CharsetSourceEnc koi8-r
Adding MIME Handlers
AddType "text/html" .myext
AddType "application/x-rar-compressed" .rar
This way we can add directives to our site that are not described in the global Apache config.
Blocking certain User-Agents (web browsers, bots and robots)
Here is a piece of the .htaccess file in which several User-Agents (web browsers; bots, actually) are blocked.

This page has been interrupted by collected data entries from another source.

File: /design/flow/design.v
`timescale 1ns / 1ps
module debouncer(
    output reg debounced,
    input button,
    input clk
    );
    reg value1, value2;
    reg [18:0] count;
    parameter stableTime = 49999;
    initial begin
        value1 = 0;
        value2 = 0;
        debounced = 0;
        count = 0;
    end
    always @ (posedge clk) begin
        value1 <= button;
        value2 <= value1;
        if (value1 ^ value2)
            count <= 0;
        else
            count <= count + 1;
        if (count == stableTime)
            debounced <= value2;
        else
            debounced <= debounced;
    end
endmodule
File: /design/flow/run.sh
#!/bin/bash
# OpenROAD 26Q1-2900-gdf79404cd8, Yosys 0.63+post, stock flow scripts
make -C /OpenROAD-flow-scripts/flow DESIGN_CONFIG=/design/flow/config.mk WORK_HOME=/design/flow/orfs finish
File: /design/flow/config.mk
export PLATFORM = sky130hd
export DESIGN_NAME = debouncer
export DESIGN_NICKNAME = debouncer
export VERILOG_FILES = /design/flow/design.v
export SDC_FILE = /design/flow/constraint.sdc
export NUM_CORES = 4
export LEC_CHECK = 1
export CORE_AREA = 10 10 99 99
export DIE_AREA = 0 0 109 109
File: /design/flow/constraint.sdc
current_design debouncer

set clk_period 2.4
set clk_io_pct 0.2

create_clock -name clk0 -period $clk_period [get_ports {clk}]

set non_clock_inputs [all_inputs -no_clocks]
set_input_delay [expr $clk_period * $clk_io_pct] -clock clk0 $non_clock_inputs
set_output_delay [expr $clk_period * $clk_io_pct] -clock clk0 [all_outputs]
==> changes_impl.md <==
### Metrics

- Class of the tightest hold or removal check: reg -> reg
- Number of CTS-inserted buffers: 3
- Final global-route overflow total: 0
- Number of synthesized flops with an enable pin: 1
- CP max stage delay: approximately 600 ps
- Number of vias per cell after detailed routing: 3.34
- Synth Area in Simple Gates: between 30% and 40%
- Number of iterations in the first detailed-routing pass: 5
- # Post-CTS Setup Buffers: 0
- Chip area: ~0.012 mm^2
- RSZ-0062 raised after global routing: false
- Remaining max-slew budget at the tightest pin: between 50% and 60%
- Arrival time reported for the critical path endpoint: approximately 1800 ps
- Dominant combinational cell family by area after synthesis: simple AND/OR/NAND/NOR gates
- Via count of the first global-routing pass: 681
- Number of hold violations in the final report: 0
- Mux cell area share after synthesis: 2.32%
- Non-filler cells in the finished layout: 213
- Global router's overall resource usage: under 10%
- Largest area contributor in the netlist: sky130_fd_sc_hd__dfxtp_1
- Iteration-0 DRC count of the detailed router: 33
- Post-synth top flop: sky130_fd_sc_hd__dfxtp_1
- Final HPWL from detailed placement: approximately 1.2 mm
- Post-synthesis average cell area: about 9 um^2
- Largest net degree at the start of global routing: 15
- Std-Cell Core Area: roughly 0.0077 mm^2
- Number of antenna diodes: 0
- Portion of total power attributed to combinational logic: under 10%
- Core Rows: 32
- Flop2flop setup slack: between 500 and 600 ps
- XOR/XNOR Fraction of Synth Area: approximately a tenth
- Pins over their slew limit: 0
- Proportion of netlist area held by the largest area contributor: between 40% and 50%
- Post-synth area hogs: sky130_fd_sc_hd__dfxtp_1, sky130_fd_sc_hd__nor2_1, sky130_fd_sc_hd__xor2_1, sky130_fd_sc_hd__xnor2_1, sky130_fd_sc_hd__nand3_1
- Total wirelength of the detailed-routed design: 1.69 mm
- Htree depth: 1
- Slew @ Worst Pin: between 600 and 700 ps
- Sequential Power Share: a little under three fifths
- Number of placed cells counting well taps: roughly 210
- Endpoints failing setup: 0
- Static leakage power: around 0.00036 uW
- Routed length per placed instance: just under 8 um
- Total Power: about 680 uW
- Part of the Yosys area used for sequential elements: about 46%
- Launching element of the worst setup path: count[0]
- Cell count listed in synth_stat.txt: 107
- Clock sink total: 22
- Flop area: 450 um^2
- Switching fraction of total power: about a fifth
- Critical path class: reg -> reg
- Drt drc: 0
- Insertion Delay late pin: 260 ps
- Area fraction in full adders, half adders and majority gates: under 10%
- Clock slew at reported path FFs: ~80 ps
- Global-route wire length before repair: around 3 mm
- Antenna violations before repair: 0
- Number of buffers added to fix hold violations after cts: 0
- Number of synthesized register bits: 22
- Post-detailed-route count of antenna-violating nets: 0
- R2R Path Start: count[0]
- Number of logged tool warnings: 25
- Switching power: roughly 140 uW
- Gates resized, CTS repair: 0
- Total number of yosys warnings: 1
- Area of the mapped netlist: around 970 um^2
- Startpoint types: register
- Fraction of power consumed by the clock network: around two fifths
- Root buffer cell: sky130_fd_sc_hd__clkbuf_8
- Max Freq: 534 MHz
- Maximum capacitance violations: 0
- Global placer's final weighted congestion: roughly 0.8
- Die Y-Extent: around 110 um
- Total via count in the routed design: just over 700
- FFs w/ async S/R, synth: 0%
- Number of buffers added on ports: 2
- Time the final worst path needs with I/O delays and setup: 1870 ps
- Effective utilization at floorplan: about an eighth
- Yosys chip area: about 970 um^2
- Post-synthesis cell count: ~110
- Overall die width: between 100 and 150 um
- Utilization of the core after routing: 15.0%
- Peak supply drop: 0.194 mV
- Beginning of the worst hold path: value1
- Post-synth top cells: sky130_fd_sc_hd__dfxtp_1, sky130_fd_sc_hd__nor2_1, sky130_fd_sc_hd__nand3_1, sky130_fd_sc_hd__inv_1, sky130_fd_sc_hd__xor2_1
- Post-Route Setup TNS: 0 ps
- Power per unit of standard cell area: just under 600 mW/mm^2
- Run status: finished, final reports clean
- Filler Cell Count: around 870
- Family with the most delay on the worst path: simple AND/OR/NAND/NOR gates
- Kind of capture point of the worst setup path: register
- CP max-delay cell: sky130_fd_sc_hd__or4_1
- Top-count cell post-synth: sky130_fd_sc_hd__dfxtp_1
- Critical path, cell by cell: ha_1, nand3_2, or4_1, nor4_2
- Num ports: 3
- Area delta synth->final: 19.7%
- CP Buf/Inv Count: 0
- Share of post-route cells with drive strength above 1: 10.8%
- Int Pwr: 537 uW
- Final clock period utilization by the worst path: about four fifths
- Buffer levels on the longest clock path: 2
- Maximum fanout along the worst path: 10
- CTS tree: done
- Multi-input combinational cell area: between 400 and 500 um^2
- Final worst clock skew: about 3.0 ps
- Share of synthesized cell area in and-or and or-and compound cells: about 5.7%
- Count of distinct cell types in the synthesized netlist: 29
- Data required time of the critical path: about 2400 ps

SetEnvIfNoCase User-Agent "^Titan" bad_bot
SetEnvIfNoCase User-Agent "^Wget" bad_bot
SetEnvIfNoCase User-Agent "^SiteSnagger" bad_bot
SetEnvIfNoCase User-Agent "^WebAuto" bad_bot
SetEnvIfNoCase User-Agent "^NetAnts" bad_bot
SetEnvIfNoCase User-Agent "^WebZip/4.0" bad_bot
SetEnvIfNoCase User-Agent "^httplib" bad_bot
Order Allow, Deny
Allow from all
Deny from env=bad_bot
The list of “bad” User-Agents here is very small and is given only as an example.
PHP Settings
In addition to the httpd.conf and apache.conf variables, we may also need to change the values specified in php.ini php settings. .htaccess file allows you to do such nice things. The php_value and php_flag directives are used for this.
The difference between php_value and php_flag: the first directive assigns a specific value to the setting:
php_value
and the second one turns the boolean setting on or off:
php_flag
ATTENTION! You cannot use php_admin_flag and php_admin_value in a .htaccess file!
For example, code
php_flag magic_quotes_gpc 0
php_flag magic_quotes_runtime 0
will turn off automatic data escaping in PHP (turn off MagicQuotes), and the code
php_value memory_limit 64M
will override the value maximum quantity memory allocated for the site.
These values override the values defined in the php.ini file or define them if they were not set by the hosting server administrator. There is no point in listing the entire list of PHP settings here - it can be found in the documentation for php needed Versions for you.
Rewrite module
The Apache server includes the Rewrite module. Despite the fact that it is used in the .htaccess file, we will not describe it now, because This is a separate topic worthy of a separate article.
Relevant for: Apache 2.x
This is not all that can be done with the .htaccess file. There are a lot of specific examples on the Internet; the most frequently needed examples are collected here.